THE PROBLEM: Repeat verbatim, and only, the lines of the data below, beginning at the line that contains "set_input_delay [expr $clk_period" and stopping after the line that contains "execute_reg <= '0;".

———

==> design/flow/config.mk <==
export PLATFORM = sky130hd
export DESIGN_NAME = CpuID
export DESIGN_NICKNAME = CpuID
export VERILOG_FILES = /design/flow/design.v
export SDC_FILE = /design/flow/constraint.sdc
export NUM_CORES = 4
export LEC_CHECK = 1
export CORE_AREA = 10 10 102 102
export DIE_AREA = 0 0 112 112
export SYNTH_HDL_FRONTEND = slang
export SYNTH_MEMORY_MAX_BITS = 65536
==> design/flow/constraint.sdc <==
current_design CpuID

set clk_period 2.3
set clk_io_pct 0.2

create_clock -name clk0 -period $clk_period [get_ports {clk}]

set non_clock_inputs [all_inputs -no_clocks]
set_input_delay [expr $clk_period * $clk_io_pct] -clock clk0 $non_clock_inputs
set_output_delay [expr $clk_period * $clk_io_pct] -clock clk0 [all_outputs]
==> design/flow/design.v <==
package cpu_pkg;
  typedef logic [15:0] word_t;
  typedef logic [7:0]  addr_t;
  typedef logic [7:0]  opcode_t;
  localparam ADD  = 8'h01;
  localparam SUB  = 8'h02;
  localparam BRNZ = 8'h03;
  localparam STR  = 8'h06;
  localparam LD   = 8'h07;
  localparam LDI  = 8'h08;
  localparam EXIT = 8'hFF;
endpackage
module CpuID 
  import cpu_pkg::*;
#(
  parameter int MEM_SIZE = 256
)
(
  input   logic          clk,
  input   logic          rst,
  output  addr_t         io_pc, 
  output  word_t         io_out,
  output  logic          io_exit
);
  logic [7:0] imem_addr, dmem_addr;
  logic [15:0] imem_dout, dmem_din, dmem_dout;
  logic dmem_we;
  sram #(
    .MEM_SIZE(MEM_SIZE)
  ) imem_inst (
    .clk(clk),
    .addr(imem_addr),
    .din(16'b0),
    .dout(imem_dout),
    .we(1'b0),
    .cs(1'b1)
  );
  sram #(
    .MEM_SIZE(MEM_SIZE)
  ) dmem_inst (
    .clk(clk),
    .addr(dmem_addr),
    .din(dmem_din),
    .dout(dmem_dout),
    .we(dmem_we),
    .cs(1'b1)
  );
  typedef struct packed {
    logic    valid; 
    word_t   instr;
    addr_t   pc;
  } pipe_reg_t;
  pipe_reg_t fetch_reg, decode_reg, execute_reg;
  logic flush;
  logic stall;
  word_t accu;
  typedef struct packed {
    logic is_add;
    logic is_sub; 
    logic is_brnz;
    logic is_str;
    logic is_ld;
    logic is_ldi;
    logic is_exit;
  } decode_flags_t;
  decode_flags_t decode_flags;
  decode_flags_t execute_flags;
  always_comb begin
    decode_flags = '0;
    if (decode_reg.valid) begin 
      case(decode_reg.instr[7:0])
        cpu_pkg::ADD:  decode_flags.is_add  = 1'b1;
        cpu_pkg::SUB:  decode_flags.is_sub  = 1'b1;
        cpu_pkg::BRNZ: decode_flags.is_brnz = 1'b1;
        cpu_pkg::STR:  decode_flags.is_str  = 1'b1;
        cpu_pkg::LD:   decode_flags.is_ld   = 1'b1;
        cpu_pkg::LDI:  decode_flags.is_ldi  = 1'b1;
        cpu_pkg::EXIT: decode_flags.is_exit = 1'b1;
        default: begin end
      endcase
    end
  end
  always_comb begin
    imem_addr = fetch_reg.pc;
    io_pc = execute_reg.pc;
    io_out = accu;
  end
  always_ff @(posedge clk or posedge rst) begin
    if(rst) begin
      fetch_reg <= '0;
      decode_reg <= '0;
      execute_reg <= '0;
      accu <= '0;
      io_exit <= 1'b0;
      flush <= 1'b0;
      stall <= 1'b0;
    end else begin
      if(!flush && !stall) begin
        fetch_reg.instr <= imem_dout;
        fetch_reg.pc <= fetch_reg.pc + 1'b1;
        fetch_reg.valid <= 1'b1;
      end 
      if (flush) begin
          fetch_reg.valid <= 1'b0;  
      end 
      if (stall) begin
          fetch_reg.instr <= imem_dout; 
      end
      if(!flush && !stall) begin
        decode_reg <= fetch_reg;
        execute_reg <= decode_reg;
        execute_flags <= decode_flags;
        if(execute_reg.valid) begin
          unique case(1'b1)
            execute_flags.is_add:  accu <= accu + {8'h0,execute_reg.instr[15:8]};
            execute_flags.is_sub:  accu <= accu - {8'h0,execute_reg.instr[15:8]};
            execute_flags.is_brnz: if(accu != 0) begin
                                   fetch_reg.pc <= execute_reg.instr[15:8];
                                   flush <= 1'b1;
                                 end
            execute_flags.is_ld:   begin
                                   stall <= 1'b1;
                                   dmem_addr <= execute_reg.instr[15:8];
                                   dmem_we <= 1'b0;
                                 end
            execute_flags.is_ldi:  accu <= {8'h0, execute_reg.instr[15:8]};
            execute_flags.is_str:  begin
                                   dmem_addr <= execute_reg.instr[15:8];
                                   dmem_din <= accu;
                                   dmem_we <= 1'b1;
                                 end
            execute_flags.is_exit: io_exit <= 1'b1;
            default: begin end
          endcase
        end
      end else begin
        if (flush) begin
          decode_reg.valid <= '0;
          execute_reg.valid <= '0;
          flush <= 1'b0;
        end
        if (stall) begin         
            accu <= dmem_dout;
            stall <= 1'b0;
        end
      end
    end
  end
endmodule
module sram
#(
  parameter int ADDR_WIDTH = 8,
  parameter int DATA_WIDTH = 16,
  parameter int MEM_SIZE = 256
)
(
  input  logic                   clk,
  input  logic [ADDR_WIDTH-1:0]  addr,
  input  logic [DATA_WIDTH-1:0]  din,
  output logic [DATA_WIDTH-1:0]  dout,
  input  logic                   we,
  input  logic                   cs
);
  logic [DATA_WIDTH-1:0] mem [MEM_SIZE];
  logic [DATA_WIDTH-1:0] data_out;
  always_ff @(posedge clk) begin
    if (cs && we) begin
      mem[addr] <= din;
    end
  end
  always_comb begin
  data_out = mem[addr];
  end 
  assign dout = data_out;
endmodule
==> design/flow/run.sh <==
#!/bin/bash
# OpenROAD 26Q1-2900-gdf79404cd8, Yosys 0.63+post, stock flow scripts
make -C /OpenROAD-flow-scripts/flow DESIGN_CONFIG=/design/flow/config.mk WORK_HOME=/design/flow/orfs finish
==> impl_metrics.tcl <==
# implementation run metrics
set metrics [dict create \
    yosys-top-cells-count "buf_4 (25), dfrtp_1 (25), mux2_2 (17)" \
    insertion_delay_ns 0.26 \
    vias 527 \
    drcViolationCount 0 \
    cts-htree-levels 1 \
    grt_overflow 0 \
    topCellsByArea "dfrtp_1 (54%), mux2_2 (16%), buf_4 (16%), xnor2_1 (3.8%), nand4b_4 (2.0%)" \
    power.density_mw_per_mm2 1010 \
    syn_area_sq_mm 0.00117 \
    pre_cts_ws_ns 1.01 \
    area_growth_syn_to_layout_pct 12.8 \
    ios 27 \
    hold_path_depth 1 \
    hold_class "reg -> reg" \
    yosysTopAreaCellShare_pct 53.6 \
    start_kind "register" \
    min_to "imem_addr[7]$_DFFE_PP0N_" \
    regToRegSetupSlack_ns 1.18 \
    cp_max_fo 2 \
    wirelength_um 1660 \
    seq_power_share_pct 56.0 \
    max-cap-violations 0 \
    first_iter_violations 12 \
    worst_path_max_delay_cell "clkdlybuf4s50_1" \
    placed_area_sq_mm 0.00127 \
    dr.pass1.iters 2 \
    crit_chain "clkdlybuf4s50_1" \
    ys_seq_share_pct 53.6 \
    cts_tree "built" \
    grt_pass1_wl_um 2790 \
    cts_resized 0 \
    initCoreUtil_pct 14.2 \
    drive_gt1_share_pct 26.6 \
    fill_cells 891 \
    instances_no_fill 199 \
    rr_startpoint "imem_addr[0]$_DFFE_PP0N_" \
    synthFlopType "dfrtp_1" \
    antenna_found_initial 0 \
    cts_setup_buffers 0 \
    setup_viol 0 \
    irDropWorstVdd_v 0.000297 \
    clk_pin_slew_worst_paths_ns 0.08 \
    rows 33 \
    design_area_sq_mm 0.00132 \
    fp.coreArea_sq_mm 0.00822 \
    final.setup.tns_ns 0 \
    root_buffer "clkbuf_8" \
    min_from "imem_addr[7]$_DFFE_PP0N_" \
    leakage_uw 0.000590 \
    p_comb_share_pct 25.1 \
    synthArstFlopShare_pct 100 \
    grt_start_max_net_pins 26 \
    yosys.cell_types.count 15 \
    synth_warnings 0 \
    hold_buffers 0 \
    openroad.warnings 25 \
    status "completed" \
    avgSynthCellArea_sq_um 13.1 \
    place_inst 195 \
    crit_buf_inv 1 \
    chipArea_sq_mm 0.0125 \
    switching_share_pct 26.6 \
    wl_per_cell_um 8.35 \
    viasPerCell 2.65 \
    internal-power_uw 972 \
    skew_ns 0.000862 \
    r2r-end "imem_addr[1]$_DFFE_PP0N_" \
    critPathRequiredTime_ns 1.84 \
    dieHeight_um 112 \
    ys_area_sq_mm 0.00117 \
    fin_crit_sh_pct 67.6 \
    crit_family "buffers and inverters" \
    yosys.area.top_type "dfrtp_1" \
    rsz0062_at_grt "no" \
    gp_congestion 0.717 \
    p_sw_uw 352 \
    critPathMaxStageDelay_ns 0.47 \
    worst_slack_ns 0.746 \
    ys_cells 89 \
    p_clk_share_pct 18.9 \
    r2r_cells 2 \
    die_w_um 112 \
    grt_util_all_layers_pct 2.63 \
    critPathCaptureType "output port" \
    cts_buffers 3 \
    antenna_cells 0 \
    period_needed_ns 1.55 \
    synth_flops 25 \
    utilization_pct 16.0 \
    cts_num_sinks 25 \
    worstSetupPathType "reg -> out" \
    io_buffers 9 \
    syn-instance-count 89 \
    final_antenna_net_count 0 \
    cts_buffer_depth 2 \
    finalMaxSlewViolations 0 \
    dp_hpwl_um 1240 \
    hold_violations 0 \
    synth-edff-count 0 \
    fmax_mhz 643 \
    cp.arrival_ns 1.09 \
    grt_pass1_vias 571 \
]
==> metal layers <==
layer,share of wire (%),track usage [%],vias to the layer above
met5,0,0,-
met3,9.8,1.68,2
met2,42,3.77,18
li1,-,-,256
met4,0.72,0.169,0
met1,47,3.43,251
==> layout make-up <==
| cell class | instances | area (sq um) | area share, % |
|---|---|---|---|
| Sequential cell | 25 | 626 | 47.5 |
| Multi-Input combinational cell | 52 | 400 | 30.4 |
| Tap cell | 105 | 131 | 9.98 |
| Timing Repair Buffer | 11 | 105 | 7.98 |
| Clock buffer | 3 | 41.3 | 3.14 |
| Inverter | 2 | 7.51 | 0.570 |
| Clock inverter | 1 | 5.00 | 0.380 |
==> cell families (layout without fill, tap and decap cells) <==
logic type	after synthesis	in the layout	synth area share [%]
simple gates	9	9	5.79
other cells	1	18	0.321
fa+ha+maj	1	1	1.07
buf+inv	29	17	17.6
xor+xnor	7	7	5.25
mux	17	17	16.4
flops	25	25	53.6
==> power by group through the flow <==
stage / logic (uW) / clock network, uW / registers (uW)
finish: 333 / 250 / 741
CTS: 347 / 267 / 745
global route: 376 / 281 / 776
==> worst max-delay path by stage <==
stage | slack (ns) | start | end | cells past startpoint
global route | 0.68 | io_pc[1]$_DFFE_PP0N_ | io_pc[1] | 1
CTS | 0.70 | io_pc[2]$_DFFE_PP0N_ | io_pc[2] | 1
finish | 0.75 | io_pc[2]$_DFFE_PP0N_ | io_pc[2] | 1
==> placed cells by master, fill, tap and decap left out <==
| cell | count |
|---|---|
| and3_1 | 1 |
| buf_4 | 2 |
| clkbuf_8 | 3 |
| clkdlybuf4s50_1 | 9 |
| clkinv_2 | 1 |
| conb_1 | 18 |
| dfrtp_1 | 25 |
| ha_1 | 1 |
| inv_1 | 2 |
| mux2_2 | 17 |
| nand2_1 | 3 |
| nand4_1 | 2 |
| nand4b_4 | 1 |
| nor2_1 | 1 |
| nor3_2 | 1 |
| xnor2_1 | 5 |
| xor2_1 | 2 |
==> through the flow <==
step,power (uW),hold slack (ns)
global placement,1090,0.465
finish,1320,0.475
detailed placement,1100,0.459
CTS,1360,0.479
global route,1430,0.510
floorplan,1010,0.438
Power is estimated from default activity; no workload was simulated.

———

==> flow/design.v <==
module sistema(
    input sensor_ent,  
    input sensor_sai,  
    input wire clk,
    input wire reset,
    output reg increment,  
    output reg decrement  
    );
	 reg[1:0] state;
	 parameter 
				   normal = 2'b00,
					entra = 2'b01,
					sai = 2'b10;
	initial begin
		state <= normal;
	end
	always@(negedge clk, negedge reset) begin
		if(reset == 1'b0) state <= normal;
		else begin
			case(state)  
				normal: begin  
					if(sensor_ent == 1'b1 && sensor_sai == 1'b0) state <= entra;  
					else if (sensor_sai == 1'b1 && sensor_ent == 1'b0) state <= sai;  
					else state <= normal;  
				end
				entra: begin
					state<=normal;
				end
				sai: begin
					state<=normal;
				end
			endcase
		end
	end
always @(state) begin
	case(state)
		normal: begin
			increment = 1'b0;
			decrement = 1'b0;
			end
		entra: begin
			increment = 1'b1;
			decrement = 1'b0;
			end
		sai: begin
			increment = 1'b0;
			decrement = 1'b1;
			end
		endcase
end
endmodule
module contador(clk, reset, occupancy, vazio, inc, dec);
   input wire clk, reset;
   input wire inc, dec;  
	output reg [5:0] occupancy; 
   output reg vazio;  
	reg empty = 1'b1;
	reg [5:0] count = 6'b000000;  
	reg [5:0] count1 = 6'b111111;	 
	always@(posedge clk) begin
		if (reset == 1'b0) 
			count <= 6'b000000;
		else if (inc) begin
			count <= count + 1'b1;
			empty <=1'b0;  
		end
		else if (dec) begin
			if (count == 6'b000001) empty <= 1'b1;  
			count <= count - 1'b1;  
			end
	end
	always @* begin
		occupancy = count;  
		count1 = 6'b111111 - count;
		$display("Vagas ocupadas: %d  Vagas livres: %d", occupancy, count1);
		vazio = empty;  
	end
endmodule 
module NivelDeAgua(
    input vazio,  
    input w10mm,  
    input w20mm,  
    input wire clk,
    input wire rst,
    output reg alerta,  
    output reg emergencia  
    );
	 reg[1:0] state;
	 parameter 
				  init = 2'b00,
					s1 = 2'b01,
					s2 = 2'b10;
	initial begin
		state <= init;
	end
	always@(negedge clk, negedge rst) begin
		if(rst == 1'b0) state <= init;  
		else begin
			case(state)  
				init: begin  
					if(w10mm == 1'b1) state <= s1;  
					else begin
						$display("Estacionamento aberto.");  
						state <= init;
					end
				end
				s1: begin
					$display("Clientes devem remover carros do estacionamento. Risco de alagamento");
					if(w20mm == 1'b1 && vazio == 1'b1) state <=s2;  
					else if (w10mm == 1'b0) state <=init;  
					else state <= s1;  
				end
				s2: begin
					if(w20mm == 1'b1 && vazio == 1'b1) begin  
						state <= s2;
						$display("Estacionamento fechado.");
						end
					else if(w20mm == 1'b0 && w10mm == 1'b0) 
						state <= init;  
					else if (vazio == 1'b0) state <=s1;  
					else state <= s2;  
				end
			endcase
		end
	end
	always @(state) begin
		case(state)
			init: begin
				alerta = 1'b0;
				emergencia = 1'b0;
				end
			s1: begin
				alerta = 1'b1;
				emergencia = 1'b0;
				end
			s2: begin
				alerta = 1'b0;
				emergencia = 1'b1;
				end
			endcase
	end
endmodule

———

EXERCISE SOLUTION:
set_input_delay [expr $clk_period * $clk_io_pct] -clock clk0 $non_clock_inputs
set_output_delay [expr $clk_period * $clk_io_pct] -clock clk0 [all_outputs]
==> design/flow/design.v <==
package cpu_pkg;
  typedef logic [15:0] word_t;
  typedef logic [7:0]  addr_t;
  typedef logic [7:0]  opcode_t;
  localparam ADD  = 8'h01;
  localparam SUB  = 8'h02;
  localparam BRNZ = 8'h03;
  localparam STR  = 8'h06;
  localparam LD   = 8'h07;
  localparam LDI  = 8'h08;
  localparam EXIT = 8'hFF;
endpackage
module CpuID 
  import cpu_pkg::*;
#(
  parameter int MEM_SIZE = 256
)
(
  input   logic          clk,
  input   logic          rst,
  output  addr_t         io_pc, 
  output  word_t         io_out,
  output  logic          io_exit
);
  logic [7:0] imem_addr, dmem_addr;
  logic [15:0] imem_dout, dmem_din, dmem_dout;
  logic dmem_we;
  sram #(
    .MEM_SIZE(MEM_SIZE)
  ) imem_inst (
    .clk(clk),
    .addr(imem_addr),
    .din(16'b0),
    .dout(imem_dout),
    .we(1'b0),
    .cs(1'b1)
  );
  sram #(
    .MEM_SIZE(MEM_SIZE)
  ) dmem_inst (
    .clk(clk),
    .addr(dmem_addr),
    .din(dmem_din),
    .dout(dmem_dout),
    .we(dmem_we),
    .cs(1'b1)
  );
  typedef struct packed {
    logic    valid; 
    word_t   instr;
    addr_t   pc;
  } pipe_reg_t;
  pipe_reg_t fetch_reg, decode_reg, execute_reg;
  logic flush;
  logic stall;
  word_t accu;
  typedef struct packed {
    logic is_add;
    logic is_sub; 
    logic is_brnz;
    logic is_str;
    logic is_ld;
    logic is_ldi;
    logic is_exit;
  } decode_flags_t;
  decode_flags_t decode_flags;
  decode_flags_t execute_flags;
  always_comb begin
    decode_flags = '0;
    if (decode_reg.valid) begin 
      case(decode_reg.instr[7:0])
        cpu_pkg::ADD:  decode_flags.is_add  = 1'b1;
        cpu_pkg::SUB:  decode_flags.is_sub  = 1'b1;
        cpu_pkg::BRNZ: decode_flags.is_brnz = 1'b1;
        cpu_pkg::STR:  decode_flags.is_str  = 1'b1;
        cpu_pkg::LD:   decode_flags.is_ld   = 1'b1;
        cpu_pkg::LDI:  decode_flags.is_ldi  = 1'b1;
        cpu_pkg::EXIT: decode_flags.is_exit = 1'b1;
        default: begin end
      endcase
    end
  end
  always_comb begin
    imem_addr = fetch_reg.pc;
    io_pc = execute_reg.pc;
    io_out = accu;
  end
  always_ff @(posedge clk or posedge rst) begin
    if(rst) begin
      fetch_reg <= '0;
      decode_reg <= '0;
      execute_reg <= '0;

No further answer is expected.